• Work to complete: Given the records below, would you repeat exactly the lines that begin at the one containing "fin_nets=7461" and end at the one containing "comb_power_mw=5.81", inclusive?

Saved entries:
————————
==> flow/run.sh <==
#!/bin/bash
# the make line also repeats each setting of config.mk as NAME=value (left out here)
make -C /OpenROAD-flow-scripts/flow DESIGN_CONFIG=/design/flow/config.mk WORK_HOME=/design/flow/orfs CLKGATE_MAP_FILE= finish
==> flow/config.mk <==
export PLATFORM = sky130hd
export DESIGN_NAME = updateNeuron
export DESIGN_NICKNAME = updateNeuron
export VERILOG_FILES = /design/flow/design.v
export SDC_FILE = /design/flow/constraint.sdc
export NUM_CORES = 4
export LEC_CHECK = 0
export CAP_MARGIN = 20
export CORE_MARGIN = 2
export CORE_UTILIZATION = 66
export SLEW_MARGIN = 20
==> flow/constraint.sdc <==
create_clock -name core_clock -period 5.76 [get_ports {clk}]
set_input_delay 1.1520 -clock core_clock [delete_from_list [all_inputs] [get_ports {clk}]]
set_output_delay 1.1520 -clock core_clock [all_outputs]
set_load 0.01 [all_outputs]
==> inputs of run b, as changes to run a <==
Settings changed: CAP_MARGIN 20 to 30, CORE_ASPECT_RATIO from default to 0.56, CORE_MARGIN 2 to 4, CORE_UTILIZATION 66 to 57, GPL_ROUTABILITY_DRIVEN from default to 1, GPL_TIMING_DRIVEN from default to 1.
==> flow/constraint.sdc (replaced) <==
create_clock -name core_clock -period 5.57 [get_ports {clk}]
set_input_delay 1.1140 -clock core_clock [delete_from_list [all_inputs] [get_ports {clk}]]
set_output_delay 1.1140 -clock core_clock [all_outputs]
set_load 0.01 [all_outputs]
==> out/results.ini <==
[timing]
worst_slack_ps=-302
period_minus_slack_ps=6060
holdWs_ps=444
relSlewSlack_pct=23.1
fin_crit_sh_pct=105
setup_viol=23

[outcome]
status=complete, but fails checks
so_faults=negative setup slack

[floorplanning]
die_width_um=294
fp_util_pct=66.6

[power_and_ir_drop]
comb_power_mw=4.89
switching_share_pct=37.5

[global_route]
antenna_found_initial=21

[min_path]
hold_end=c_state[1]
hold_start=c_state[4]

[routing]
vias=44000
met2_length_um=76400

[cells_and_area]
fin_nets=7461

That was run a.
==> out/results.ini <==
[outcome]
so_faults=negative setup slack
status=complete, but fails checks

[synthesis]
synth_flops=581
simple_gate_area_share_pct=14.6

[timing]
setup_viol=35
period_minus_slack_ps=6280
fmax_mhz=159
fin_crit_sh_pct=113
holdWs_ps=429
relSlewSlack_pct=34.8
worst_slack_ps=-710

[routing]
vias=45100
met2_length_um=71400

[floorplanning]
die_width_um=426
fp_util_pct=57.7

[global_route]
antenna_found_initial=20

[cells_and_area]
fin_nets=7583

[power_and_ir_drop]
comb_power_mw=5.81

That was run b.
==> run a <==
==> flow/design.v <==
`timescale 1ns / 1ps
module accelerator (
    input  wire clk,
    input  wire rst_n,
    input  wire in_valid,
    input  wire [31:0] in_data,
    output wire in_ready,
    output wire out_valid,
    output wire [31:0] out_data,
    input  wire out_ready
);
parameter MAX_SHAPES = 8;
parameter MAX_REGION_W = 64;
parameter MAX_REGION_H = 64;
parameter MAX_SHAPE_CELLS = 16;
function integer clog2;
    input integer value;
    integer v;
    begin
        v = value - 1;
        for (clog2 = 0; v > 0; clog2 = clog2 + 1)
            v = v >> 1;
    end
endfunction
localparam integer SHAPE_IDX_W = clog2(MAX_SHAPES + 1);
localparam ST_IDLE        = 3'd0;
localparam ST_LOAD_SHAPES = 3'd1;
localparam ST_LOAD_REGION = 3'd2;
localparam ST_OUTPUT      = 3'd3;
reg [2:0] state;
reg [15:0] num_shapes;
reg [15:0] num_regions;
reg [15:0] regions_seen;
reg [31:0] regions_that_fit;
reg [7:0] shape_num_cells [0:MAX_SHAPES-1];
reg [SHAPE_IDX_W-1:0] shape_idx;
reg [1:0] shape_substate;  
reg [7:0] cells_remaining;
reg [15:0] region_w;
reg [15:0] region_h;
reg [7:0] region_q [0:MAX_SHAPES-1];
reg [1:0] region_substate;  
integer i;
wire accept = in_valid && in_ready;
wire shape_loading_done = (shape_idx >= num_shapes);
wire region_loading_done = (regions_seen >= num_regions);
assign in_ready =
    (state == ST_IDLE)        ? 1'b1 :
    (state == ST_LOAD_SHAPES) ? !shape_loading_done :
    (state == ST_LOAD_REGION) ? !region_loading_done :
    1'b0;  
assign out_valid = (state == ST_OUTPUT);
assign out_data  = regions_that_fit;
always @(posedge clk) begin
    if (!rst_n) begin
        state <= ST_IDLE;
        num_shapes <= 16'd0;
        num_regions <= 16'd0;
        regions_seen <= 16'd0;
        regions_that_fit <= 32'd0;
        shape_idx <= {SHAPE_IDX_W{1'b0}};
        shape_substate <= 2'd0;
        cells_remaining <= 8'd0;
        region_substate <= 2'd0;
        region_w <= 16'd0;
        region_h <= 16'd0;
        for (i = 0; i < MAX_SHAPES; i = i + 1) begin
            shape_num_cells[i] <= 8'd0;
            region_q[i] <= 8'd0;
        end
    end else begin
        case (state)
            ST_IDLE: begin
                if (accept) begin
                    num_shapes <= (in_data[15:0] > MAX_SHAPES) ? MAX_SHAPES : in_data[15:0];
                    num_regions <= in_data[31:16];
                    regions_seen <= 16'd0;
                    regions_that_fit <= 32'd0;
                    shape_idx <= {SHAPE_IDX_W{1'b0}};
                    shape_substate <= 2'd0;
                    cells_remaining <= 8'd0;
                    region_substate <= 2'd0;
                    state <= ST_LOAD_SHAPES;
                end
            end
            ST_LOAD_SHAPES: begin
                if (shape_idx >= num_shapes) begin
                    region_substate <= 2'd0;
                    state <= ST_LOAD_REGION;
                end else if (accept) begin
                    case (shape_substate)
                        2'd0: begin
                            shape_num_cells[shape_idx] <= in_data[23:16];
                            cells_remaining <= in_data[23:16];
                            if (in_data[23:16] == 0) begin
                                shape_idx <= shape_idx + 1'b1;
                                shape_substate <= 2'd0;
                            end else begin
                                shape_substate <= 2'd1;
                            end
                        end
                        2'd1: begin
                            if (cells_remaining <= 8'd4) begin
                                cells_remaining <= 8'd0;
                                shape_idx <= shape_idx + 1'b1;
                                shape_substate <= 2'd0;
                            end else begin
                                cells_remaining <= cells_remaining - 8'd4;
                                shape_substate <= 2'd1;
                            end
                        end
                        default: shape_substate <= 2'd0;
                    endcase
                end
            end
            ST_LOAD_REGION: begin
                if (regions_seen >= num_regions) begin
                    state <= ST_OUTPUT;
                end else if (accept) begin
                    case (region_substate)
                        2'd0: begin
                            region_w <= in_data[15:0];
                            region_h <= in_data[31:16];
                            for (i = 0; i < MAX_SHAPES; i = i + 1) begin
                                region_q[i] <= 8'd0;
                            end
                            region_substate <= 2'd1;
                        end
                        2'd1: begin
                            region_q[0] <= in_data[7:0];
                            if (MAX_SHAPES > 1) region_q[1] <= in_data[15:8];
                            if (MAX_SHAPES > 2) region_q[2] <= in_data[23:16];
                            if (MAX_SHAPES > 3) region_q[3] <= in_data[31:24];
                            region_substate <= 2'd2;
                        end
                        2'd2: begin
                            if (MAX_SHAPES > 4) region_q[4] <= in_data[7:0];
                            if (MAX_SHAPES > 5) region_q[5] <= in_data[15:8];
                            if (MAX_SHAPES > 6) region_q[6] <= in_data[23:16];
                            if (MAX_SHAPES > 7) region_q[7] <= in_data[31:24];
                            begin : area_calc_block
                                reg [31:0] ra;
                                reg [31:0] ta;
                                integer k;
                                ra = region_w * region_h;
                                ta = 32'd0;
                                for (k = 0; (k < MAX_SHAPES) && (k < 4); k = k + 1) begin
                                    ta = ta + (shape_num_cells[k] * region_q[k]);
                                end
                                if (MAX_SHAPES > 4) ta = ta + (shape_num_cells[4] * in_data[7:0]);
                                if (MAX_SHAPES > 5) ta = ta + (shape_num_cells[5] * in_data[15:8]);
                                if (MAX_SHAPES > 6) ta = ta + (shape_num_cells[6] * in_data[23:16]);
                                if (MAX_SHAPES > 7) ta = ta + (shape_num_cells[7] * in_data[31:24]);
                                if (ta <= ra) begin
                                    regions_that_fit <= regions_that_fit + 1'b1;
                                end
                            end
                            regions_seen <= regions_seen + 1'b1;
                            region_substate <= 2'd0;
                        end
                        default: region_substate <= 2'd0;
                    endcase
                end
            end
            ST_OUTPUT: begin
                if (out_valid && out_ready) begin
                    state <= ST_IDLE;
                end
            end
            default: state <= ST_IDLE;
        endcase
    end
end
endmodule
————————
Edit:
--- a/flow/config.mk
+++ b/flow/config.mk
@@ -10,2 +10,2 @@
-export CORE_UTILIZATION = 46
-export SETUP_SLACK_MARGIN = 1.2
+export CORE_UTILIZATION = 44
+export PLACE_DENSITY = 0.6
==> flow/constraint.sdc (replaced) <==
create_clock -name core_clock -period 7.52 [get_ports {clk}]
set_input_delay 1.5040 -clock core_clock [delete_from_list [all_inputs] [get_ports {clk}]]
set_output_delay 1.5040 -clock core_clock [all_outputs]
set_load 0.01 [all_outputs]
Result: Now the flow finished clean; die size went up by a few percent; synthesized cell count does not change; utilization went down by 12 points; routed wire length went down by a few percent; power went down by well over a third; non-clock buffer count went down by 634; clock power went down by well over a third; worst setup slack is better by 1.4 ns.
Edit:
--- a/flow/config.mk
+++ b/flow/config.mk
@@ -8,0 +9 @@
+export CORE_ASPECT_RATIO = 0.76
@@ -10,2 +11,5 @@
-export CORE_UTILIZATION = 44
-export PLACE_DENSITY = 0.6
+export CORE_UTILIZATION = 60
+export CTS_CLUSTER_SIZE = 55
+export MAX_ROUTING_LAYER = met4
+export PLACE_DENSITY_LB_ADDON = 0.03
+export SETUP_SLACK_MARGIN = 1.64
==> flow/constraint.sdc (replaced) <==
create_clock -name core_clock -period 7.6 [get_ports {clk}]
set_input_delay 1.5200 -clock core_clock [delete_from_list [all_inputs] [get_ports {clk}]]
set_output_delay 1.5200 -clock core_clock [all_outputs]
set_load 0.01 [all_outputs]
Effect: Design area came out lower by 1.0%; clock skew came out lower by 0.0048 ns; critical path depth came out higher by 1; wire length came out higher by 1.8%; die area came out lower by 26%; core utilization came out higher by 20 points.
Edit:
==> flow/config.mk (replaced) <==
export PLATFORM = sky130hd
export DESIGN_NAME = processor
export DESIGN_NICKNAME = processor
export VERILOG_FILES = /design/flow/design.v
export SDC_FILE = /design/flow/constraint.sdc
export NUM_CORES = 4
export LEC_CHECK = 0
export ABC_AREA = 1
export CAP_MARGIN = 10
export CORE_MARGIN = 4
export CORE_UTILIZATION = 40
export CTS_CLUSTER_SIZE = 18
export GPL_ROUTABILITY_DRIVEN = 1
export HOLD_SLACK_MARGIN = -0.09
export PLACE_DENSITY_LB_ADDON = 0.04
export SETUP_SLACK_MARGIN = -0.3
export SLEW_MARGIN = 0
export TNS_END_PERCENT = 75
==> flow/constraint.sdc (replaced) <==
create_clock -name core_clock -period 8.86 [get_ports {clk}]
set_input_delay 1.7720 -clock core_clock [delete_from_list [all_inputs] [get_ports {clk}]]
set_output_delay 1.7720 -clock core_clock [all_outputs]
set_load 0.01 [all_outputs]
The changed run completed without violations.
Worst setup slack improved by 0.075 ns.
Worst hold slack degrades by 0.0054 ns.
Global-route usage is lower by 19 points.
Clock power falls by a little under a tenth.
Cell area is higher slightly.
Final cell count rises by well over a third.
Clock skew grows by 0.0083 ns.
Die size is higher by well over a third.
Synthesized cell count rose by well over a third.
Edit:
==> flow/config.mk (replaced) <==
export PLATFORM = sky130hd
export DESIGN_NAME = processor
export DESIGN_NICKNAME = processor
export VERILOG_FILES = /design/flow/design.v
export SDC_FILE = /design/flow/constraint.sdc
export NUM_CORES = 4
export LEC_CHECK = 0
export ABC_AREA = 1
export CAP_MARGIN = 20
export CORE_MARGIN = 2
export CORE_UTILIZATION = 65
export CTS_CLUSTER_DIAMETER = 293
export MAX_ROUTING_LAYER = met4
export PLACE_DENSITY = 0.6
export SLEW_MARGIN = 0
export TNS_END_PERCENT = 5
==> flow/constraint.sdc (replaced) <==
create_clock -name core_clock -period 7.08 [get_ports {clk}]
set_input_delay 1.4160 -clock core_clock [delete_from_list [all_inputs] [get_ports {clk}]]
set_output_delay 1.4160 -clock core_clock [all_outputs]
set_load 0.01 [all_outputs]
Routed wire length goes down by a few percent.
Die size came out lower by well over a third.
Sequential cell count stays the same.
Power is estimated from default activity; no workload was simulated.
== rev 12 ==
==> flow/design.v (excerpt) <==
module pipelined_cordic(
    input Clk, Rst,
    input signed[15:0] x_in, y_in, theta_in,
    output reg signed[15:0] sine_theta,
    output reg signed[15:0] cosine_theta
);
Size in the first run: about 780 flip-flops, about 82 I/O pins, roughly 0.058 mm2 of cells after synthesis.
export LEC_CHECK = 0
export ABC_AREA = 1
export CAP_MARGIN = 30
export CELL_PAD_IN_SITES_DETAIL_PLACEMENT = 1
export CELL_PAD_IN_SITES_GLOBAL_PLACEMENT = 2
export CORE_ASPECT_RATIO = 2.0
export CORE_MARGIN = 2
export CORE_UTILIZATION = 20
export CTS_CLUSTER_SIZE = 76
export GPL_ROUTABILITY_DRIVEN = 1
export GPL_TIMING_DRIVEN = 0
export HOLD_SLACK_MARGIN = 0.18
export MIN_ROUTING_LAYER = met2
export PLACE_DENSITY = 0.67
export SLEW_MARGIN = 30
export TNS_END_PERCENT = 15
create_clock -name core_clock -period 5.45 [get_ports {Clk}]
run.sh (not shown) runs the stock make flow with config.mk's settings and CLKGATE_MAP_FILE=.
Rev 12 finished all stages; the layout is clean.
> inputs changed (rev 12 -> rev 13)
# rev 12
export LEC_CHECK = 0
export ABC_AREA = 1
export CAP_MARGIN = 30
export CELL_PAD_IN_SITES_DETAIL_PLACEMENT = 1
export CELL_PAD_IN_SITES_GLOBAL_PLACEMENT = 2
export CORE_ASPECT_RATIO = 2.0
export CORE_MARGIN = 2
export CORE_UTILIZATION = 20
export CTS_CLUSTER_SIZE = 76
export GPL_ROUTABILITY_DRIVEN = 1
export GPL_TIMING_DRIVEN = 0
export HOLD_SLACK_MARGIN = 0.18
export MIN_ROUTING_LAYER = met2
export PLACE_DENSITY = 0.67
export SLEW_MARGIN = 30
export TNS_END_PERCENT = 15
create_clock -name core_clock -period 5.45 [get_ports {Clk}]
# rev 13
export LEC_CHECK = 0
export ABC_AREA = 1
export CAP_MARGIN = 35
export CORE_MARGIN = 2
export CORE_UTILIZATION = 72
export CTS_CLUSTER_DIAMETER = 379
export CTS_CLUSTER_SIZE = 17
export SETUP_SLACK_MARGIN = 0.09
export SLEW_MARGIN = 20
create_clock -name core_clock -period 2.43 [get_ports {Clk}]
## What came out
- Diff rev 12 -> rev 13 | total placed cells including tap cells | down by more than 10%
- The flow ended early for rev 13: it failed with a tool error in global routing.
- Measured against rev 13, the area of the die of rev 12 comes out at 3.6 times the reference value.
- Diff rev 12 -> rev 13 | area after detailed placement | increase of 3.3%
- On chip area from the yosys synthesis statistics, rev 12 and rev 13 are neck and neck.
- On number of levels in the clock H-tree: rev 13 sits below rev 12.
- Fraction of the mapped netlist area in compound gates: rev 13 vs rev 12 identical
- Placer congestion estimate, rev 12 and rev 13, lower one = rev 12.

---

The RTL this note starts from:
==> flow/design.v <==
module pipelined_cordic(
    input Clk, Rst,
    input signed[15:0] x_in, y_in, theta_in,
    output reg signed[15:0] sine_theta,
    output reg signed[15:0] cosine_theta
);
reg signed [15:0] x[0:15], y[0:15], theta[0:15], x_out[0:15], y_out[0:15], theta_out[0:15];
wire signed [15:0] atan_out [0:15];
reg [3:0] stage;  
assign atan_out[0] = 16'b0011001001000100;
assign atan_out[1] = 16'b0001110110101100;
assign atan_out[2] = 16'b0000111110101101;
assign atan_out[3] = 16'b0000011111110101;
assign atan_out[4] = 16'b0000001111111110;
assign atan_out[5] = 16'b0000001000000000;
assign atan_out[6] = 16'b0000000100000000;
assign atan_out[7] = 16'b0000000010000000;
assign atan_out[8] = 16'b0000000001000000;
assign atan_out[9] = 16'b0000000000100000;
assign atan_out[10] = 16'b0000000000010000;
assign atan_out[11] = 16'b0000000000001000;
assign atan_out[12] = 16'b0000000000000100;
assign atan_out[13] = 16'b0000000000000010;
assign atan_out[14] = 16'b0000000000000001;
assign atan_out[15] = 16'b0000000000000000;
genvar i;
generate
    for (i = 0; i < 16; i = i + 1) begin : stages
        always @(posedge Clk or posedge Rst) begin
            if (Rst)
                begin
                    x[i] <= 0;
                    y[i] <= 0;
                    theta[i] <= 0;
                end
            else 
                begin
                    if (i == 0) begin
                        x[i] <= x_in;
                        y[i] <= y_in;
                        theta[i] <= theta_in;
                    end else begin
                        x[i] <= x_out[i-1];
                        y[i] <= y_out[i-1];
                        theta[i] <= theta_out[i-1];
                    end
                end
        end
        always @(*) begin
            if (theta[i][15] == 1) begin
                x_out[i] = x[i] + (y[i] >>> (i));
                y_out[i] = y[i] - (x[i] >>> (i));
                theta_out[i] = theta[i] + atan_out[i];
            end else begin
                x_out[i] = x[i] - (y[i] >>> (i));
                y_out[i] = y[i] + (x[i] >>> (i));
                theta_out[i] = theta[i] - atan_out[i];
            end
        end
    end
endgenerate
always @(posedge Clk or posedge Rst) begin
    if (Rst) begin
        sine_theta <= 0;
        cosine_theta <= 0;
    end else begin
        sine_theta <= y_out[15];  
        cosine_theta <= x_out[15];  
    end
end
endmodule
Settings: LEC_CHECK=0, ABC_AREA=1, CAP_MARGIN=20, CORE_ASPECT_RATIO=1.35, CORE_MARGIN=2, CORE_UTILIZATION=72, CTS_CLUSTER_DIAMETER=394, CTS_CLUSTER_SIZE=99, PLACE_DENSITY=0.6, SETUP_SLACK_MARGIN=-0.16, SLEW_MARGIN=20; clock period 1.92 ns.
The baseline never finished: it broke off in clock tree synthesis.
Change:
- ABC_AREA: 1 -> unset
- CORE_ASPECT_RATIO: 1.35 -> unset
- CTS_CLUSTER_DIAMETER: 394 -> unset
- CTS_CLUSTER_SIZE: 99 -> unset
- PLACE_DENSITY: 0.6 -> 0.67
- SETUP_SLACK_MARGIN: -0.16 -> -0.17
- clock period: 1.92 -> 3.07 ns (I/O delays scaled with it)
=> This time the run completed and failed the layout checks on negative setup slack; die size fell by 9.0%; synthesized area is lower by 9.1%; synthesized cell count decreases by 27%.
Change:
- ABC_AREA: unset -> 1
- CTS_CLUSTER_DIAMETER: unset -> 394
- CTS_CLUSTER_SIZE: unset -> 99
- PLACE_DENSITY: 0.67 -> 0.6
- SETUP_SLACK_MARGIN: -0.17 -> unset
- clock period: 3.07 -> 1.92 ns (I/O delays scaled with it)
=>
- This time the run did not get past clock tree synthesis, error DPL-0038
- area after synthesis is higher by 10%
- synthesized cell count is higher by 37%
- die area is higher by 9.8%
————————
• Answer below:
fin_nets=7461

That was run a.
==> out/results.ini <==
[outcome]
so_faults=negative setup slack
status=complete, but fails checks

[synthesis]
synth_flops=581
simple_gate_area_share_pct=14.6

[timing]
setup_viol=35
period_minus_slack_ps=6280
fmax_mhz=159
fin_crit_sh_pct=113
holdWs_ps=429
relSlewSlack_pct=34.8
worst_slack_ps=-710

[routing]
vias=45100
met2_length_um=71400

[floorplanning]
die_width_um=426
fp_util_pct=57.7

[global_route]
antenna_found_initial=20

[cells_and_area]
fin_nets=7583

[power_and_ir_drop]
comb_power_mw=5.81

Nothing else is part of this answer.